Stored data entries =>
------------------------
==> src/hw/fb_pkg.sv <==
// Frontend bus package with widths, address map, latencies, bus structs and arbiter states
package fb_pkg;

   // Bus widths
   localparam int AW = 32;
   localparam int DW = 32;

   typedef logic [AW-1:0]   addr_t;
   typedef logic [DW-1:0]   data_t;
   // All zero means read
   typedef logic [DW/8-1:0] wmask_t;

   // Targets behind the router
   localparam int N_TGT    = 2;
   localparam int TGT_SRAM = 0;
   localparam int TGT_REGS = 1;

   // SRAM geometry, word addressed
   localparam int SRAM_WORDS = 256;
   localparam int SRAM_AW    = 8;
   typedef logic [SRAM_AW-1:0] sram_idx_t;

   // Register window, 64 KiB, decoded on the upper address bits
   localparam addr_t REG_BASE    = 32'h0001_0000;
   localparam int    REG_WIN_AW  = 16;
   localparam addr_t REG_WIN_MSK = {{(AW-REG_WIN_AW){1'b1}}, {REG_WIN_AW{1'b0}}};
   localparam int    REG_WORDS   = 4;
   localparam int    REG_IW      = $clog2(REG_WORDS);
   typedef logic [REG_IW-1:0] reg_idx_t;

   // Cycles from command handshake to response valid
   localparam int SRAM_LAT = 1;
   localparam int REG_LAT  = 2;

   typedef struct packed {
      addr_t  addr;
      wmask_t we_msk;
      data_t  wdata;
   } fb_cmd_t;

   typedef struct packed {
      data_t rdata;
   } fb_rsp_t;

   typedef enum logic {
      ARB_IDLE,
      ARB_BUSY
   } arb_state_e;

   // Byte lanes under the mask take the new word, the rest keep the old one
   function automatic data_t merge_bytes(data_t old_w, data_t new_w, wmask_t msk);
      data_t res;
      for (int b = 0; b < DW/8; b++) begin
         res[b*8 +: 8] = msk[b] ? new_w[b*8 +: 8] : old_w[b*8 +: 8];
      end
      return res;
   endfunction

endpackage

==> src/hw/fb_arbiter.sv <==
// Frontend bus arbiter, round-robin between fetch and load/store with grant held to response
`timescale 1ns/1ps

module fb_arbiter (
   input  logic            clk,
   input  logic            rst,
   // Fetch port
   input  logic            f_cmd_valid,
   output logic            f_cmd_ready,
   input  fb_pkg::fb_cmd_t f_cmd,
   output logic            f_rsp_valid,
   input  logic            f_rsp_ready,
   output fb_pkg::fb_rsp_t f_rsp,
   // Load/store port
   input  logic            d_cmd_valid,
   output logic            d_cmd_ready,
   input  fb_pkg::fb_cmd_t d_cmd,
   output logic            d_rsp_valid,
   input  logic            d_rsp_ready,
   output fb_pkg::fb_rsp_t d_rsp,
   // Shared frontend bus
   output logic            mb_cmd_valid,
   input  logic            mb_cmd_ready,
   output fb_pkg::fb_cmd_t mb_cmd,
   input  logic            mb_rsp_valid,
   output logic            mb_rsp_ready,
   input  fb_pkg::fb_rsp_t mb_rsp
);

   fb_pkg::arb_state_e state_q;
   // Load/store won the previous grant
   logic               last_d_q;
   // Load/store owns the current transaction
   logic               owner_d_q;
   logic               idle;
   logic               grant_f;
   logic               grant_d;
   logic               hs_cmd;
   logic               hs_rsp;
   fb_pkg::fb_cmd_t    f_cmd_rd;

   assign idle = (state_q == fb_pkg::ARB_IDLE);

   // Fetch port is read only
   always_comb begin
      f_cmd_rd        = f_cmd;
      f_cmd_rd.we_msk = '0;
   end

   // Round robin, the loser of the last round wins a tie
   assign grant_d = d_cmd_valid & (~f_cmd_valid | ~last_d_q);
   assign grant_f = f_cmd_valid & ~grant_d;

   // Request passes through combinationally while idle
   assign mb_cmd_valid = idle & (f_cmd_valid | d_cmd_valid);
   assign mb_cmd       = grant_d ? d_cmd : f_cmd_rd;
   assign f_cmd_ready  = idle & grant_f & mb_cmd_ready;
   assign d_cmd_ready  = idle & grant_d & mb_cmd_ready;

   assign hs_cmd = mb_cmd_valid & mb_cmd_ready;
   assign hs_rsp = mb_rsp_valid & mb_rsp_ready;

   // Response steered to the grant owner only
   assign f_rsp_valid  = ~idle & ~owner_d_q & mb_rsp_valid;
   assign d_rsp_valid  = ~idle & owner_d_q & mb_rsp_valid;
   assign mb_rsp_ready = ~idle & (owner_d_q ? d_rsp_ready : f_rsp_ready);
   assign f_rsp        = mb_rsp;
   assign d_rsp        = mb_rsp;

   always_ff @(posedge clk) begin
      if (rst) begin
         state_q   <= fb_pkg::ARB_IDLE;
         // Fetch goes first after reset
         last_d_q  <= 1'b1;
         owner_d_q <= 1'b0;
      end else begin
         case (state_q)
            fb_pkg::ARB_IDLE: begin
               if (hs_cmd) begin
                  state_q   <= fb_pkg::ARB_BUSY;
                  owner_d_q <= grant_d;
                  last_d_q  <= grant_d;
               end
            end
            fb_pkg::ARB_BUSY: begin
               // Grant released at the response handshake
               if (hs_rsp) begin
                  state_q <= fb_pkg::ARB_IDLE;
               end
            end
            default: state_q <= fb_pkg::ARB_IDLE;
         endcase
      end
   end

   // No target may answer while nothing is outstanding
   a_no_rsp_idle: assert property (@(posedge clk) disable iff (rst)
      idle |-> !mb_rsp_valid)
      else $error("arbiter: response valid while idle");

endmodule

==> config.mk <==
export PLATFORM = sky130hd
export DESIGN_NAME = fb_arbiter
export DESIGN_NICKNAME = d
export VERILOG_FILES = /design/src/hw/fb_pkg.sv /design/src/hw/fb_arbiter.sv
export SDC_FILE = /design/constraint.sdc
export NUM_CORES = 1
export LEC_CHECK = 0
export ABC_AREA = 0
export ABC_CLOCK_PERIOD_IN_PS = 2900
export BUFFER_PORTS_ARGS = -buffer_cell sky130_fd_sc_hd__buf_2
export CAP_MARGIN = 20
export CORE_AREA = 2 2 123 125
export CTS_CLUSTER_DIAMETER = 200
export DETAILED_ROUTE_END_ITERATION = 7
export DIE_AREA = 0 0 125 127
export PLACE_DENSITY = 0.52
export SYNTH_ARGS = -nofsm -noshare
export SYNTH_HDL_FRONTEND = slang
export SYNTH_SLANG_ARGS = --single-unit
==> constraint.sdc <==
create_clock -name clk -period 2.9 [get_ports clk]
set_clock_uncertainty 0.2 [all_clocks]
set_input_delay 0 -clock clk [delete_from_list [all_inputs] [get_ports clk]]
set_output_delay 0 -clock clk [all_outputs]
set_load 0.01 [all_outputs]
# Word level (Yosys, flattened, before mapping)
# Index checks and enable logic that the tools add are counted.
# totals
ff_bits	3
out_inout_bits	138
word_cells	30
# op_classes
n_mux	5
bitwise_logic	21
reduce_logical	1
# op_table
op	n
68-bit 2-to-1 mux	1
1-bit bitwise AND	14
1-bit inverter	5
1-bit 2-to-1 mux	3
1-bit OR	2
1-bit case mux with 2 select lines	1
2-bit AND reduction	1

# Longest topological paths before layout
# logic_depth
depth_word	7
ltp_mapped	4

# Worst setup path before layout
# OpenSTA, ideal clock, no wires.
# synth_path
kind	register to output
startpoint	reg last_d_q
endpoint	out mb_cmd[10] (netlist bit)
arrival_time_ns	1.176
required_ns	2.700
path_slack_ns	1.524
path_stages_with_launch	4
path_buffers	1
cell_sequence	dfxtp_1 > a21boi_4 > clkbuf_8 > mux2_2
# synth_rtl
item	line	rtl
from (decl)	fb_arbiter.sv:32	logic last_d_q;
from (signal assigned)	fb_arbiter.sv:82	last_d_q <= grant_d;
to (decl)	fb_arbiter.sv:24	output fb_pkg::fb_cmd_t mb_cmd,

==> flow_summary_export.csv <==
group,metric,value,unit
status,status,"finished, final reports clean",
die,core_area,14400,µm²
placement,port_buffers,213,
setup_path,timing.rr.start,"owner_d_q",
global_routing,track_usage,6.94,%
power,finalPower,0.709,mW
setup_path,cpPeakStageDelay,440,ps
cts,cts_made_buffers,3,
sta,finalCritPeriodShare,71.9,%
sta,slew-limit-headroom,66.4,%
setup_path,cp_top_family,"buffers and inverters",
finish,drive_above_1_share,80.9,%
route,drt_first_pass_iters,4,
placement,dp.cells,490,
global_routing,grt_start_max_net_pins,43,
cts,clock_latency,220,ps
global_routing,grt_pass1_vias,1728,
die,die_y,127,µm
finish,syn_to_final_growth,80.8,%
synthesis,syn_nets,337,
sta,tightest_slew,503,ps
sta,finalMaxSlewViolations,0,
setup_path,crit_chain,"a21boi_4 > buf_12 > mux2_2 > buf_2",
sta,finalSetupViolCount,0,
die,die_area,15900,µm²
flow_run,cap_violations,0,
synthesis,ys_seq_area_share,4.04,%
hold_path,holdPathEnd,"last_d_q",
sta,rsz0062_at_grt,"false",
die,start_util,10.3,%
cts,clockBufferDepth,2,
placement,pre_cts_slack,1050,ps
hold_path,min-delay-start,"f_cmd_valid",
sta,setup_slack,816,ps
synthesis,syn_area,1490,µm²
global_routing,overflow,0,
setup_path,worstSetupStartpointType,"flip-flop",
setup_path,rr_worst_depth,4,
cts,cts_max_level,1,
route,drc,0,
synthesis,synth_top_area_share,44.7,%
power,peakVddDrop,0.251,mV
power,power.density,263,nW/µm²
placement,gp_congestion,0.744,
synthesis,synth_area_leaders,"mux2_2, buf_4, dfxtp_1",
cts,clkSlewWorstSetupHoldPaths,30,ps
route,routedWlPerCell,12.3,µm
synthesis,synth_cell_types,19,
route,finalWirelength,6500,µm
setup_path,r2r_slack,1240,ps
setup_path,crit_buf_inv,2,
synthesis,synth.largest_area_cell,"mux2_2",
synthesis,ys_ff_latch,3,
cts,cts_tree,"yes",
hold_path,hold_class,"input port to flip-flop",
route,first_iter_violations,33,
finish,fin_cells,529,
route,drtAntennaViolNets,0,
setup_path,crit_slowest_cell,"a21boi_4",
setup_path,reg2reg_to,"state_q",
setup_path,end_kind,"output port",
synthesis,syn-instance-count,161,
setup_path,crit_required,2700,ps
hold_path,hold-path-cell-count,3,
global_routing,grt_pass1_wl,8840,µm
finish,antenna_cells,0,
finish,layout.nets,522,
global_routing,antenna_found_initial,0,
route,dr_total_vias,1809,
setup_path,crit_type,"flip-flop to output port",
setup_path,arrival,1880,ps
setup_path,path_max_fanout,42,
die,ioPinCount,314,
synthesis,yosysWarnings,0,
cts,clkSinkCount,3,
sta,max_freq,0.480,GHz
cts,clock-root-buffer,"clkbuf_16",
sta,hold_viol,0,
placement,place_hpwl,5500,µm
sta,setup_tns,0,ps
sta,layout_min_cycle_time,2080,ps
power,power.leakage,1.39,nW
synthesis,syn_area_per_cell,9.24,µm²
die,rows,44,
route,vias_per_cell,3.42,
die,die_w,125,µm
Yosys cell counts (all sizes together):
master,n
buf,70
mux2,64
nor2,7
and2,4
dfxtp,3
and3,2
a211o,1
a21boi,1
a32oi,1
clkbuf,1
inv,1
mux2i,1
nand2,1
nand3b,1
nor4bb,1
o21a,1
o22ai,1
metrics by stage:
step	utilization (%)	hold WS (ps)	cell area (µm²)
finish	18.7	14.0	2690
CTS	18.7	13.5	2690
detailed placement	15.7	-200	2260
global placement	15.7	-200	2260
global route	18.7	48.0	2690
floorplan	-	-128	1490
per-layer routing:
metal / track usage, % / up-vias / part of all wire, %
met4: 1.05 / 0 / 0.12
met1: 7.77 / 767 / 36
met3: 1.21 / 2 / 12
li1: - / 858 / -
met2: 13.9 / 182 / 53
met5: 0 / - / 0
cell type report:
class | instances | area (µm²)
clock buffer | 4 | 78.8
fill | 1624 | 11700
inverter | 1 | 3.75
multi-input combinational | 86 | 866
sequential | 3 | 60.1
tap | 184 | 230
timing repair buffer | 251 | 1450
placed cells by master (no fill, tap or decap):
cell           netlist  final
a32oi_1              1      1
dlygate4sd3_1        0     35
nor4bb_1             1      1
buf_2                0    213
o22ai_1              1      1
dfxtp_1              3      3
nand2_1              1      1
buf_4               65      2
mux2_1               5      5
mux2_2              59     59
mux2i_1              1      1
a211o_1              1      1
nand3b_1             1      1
buf_12               0      1
o21a_1               1      1
a21boi_4             1      1
clkbuf_1             0      1
clkbuf_16            0      3
inv_1                1      1
nor2_1               7      7
and2_1               4      4
and3_1               2      2
worst reg2reg max path, cell delays in order (launching register included):
cell and delay [ps]:
dfxtp_1 390, mux2i_1 270, o22ai_1 120, nor2_1 80, dlygate4sd3_1 540
report_power, final:
part | internal (mW) | total, mW | switching (mW)
Sequential | 0.0446 | 0.0491 | 0.00446
Combinational | 0.240 | 0.443 | 0.203
Clock | 0.181 | 0.216 | 0.0349
state kept, by name, indices dropped and copies added, names as in the netlist:
register,cells
state_q,1
last_d_q,1
owner_d_q,1
worst max path at each step:
| stage | slack, ps | startpoint | cells after the start | endpoint |
|---|---|---|---|---|
| final | 820 | last_d_q | 4 | mb_cmd[63] |
| after global routing | 730 | last_d_q | 4 | mb_cmd[59] |
| after CTS | 800 | last_d_q | 4 | mb_cmd[59] |
| after detailed placement | 1050 | last_d_q | 4 | mb_cmd[59] |
| after global placement | 1030 | last_d_q | 4 | mb_cmd[59] |
| after floorplan | 1520 | last_d_q | 3 | mb_cmd[10] |
cell families after synthesis:
family	Yosys count	share of synthesized area, %
buffers and inverters	72	37.8
muxes	65	49.1
and+or+nand+nor	16	5.72
AOI/OAI and AO/OA	5	3.36
DFF	3	4.04
what timing repair did:
action,4_1_cts,5_1_grt
hold buffers,35,0
hold endpoints to repair,67,0
buffers inserted,0,0
resized for setup,0,0
Power figures use the tool's default switching activity.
------------------------
Assignment =>
How many lines of the entries include the string "netlist"? Answer with a number and no other words.

Solution to this problem =>
3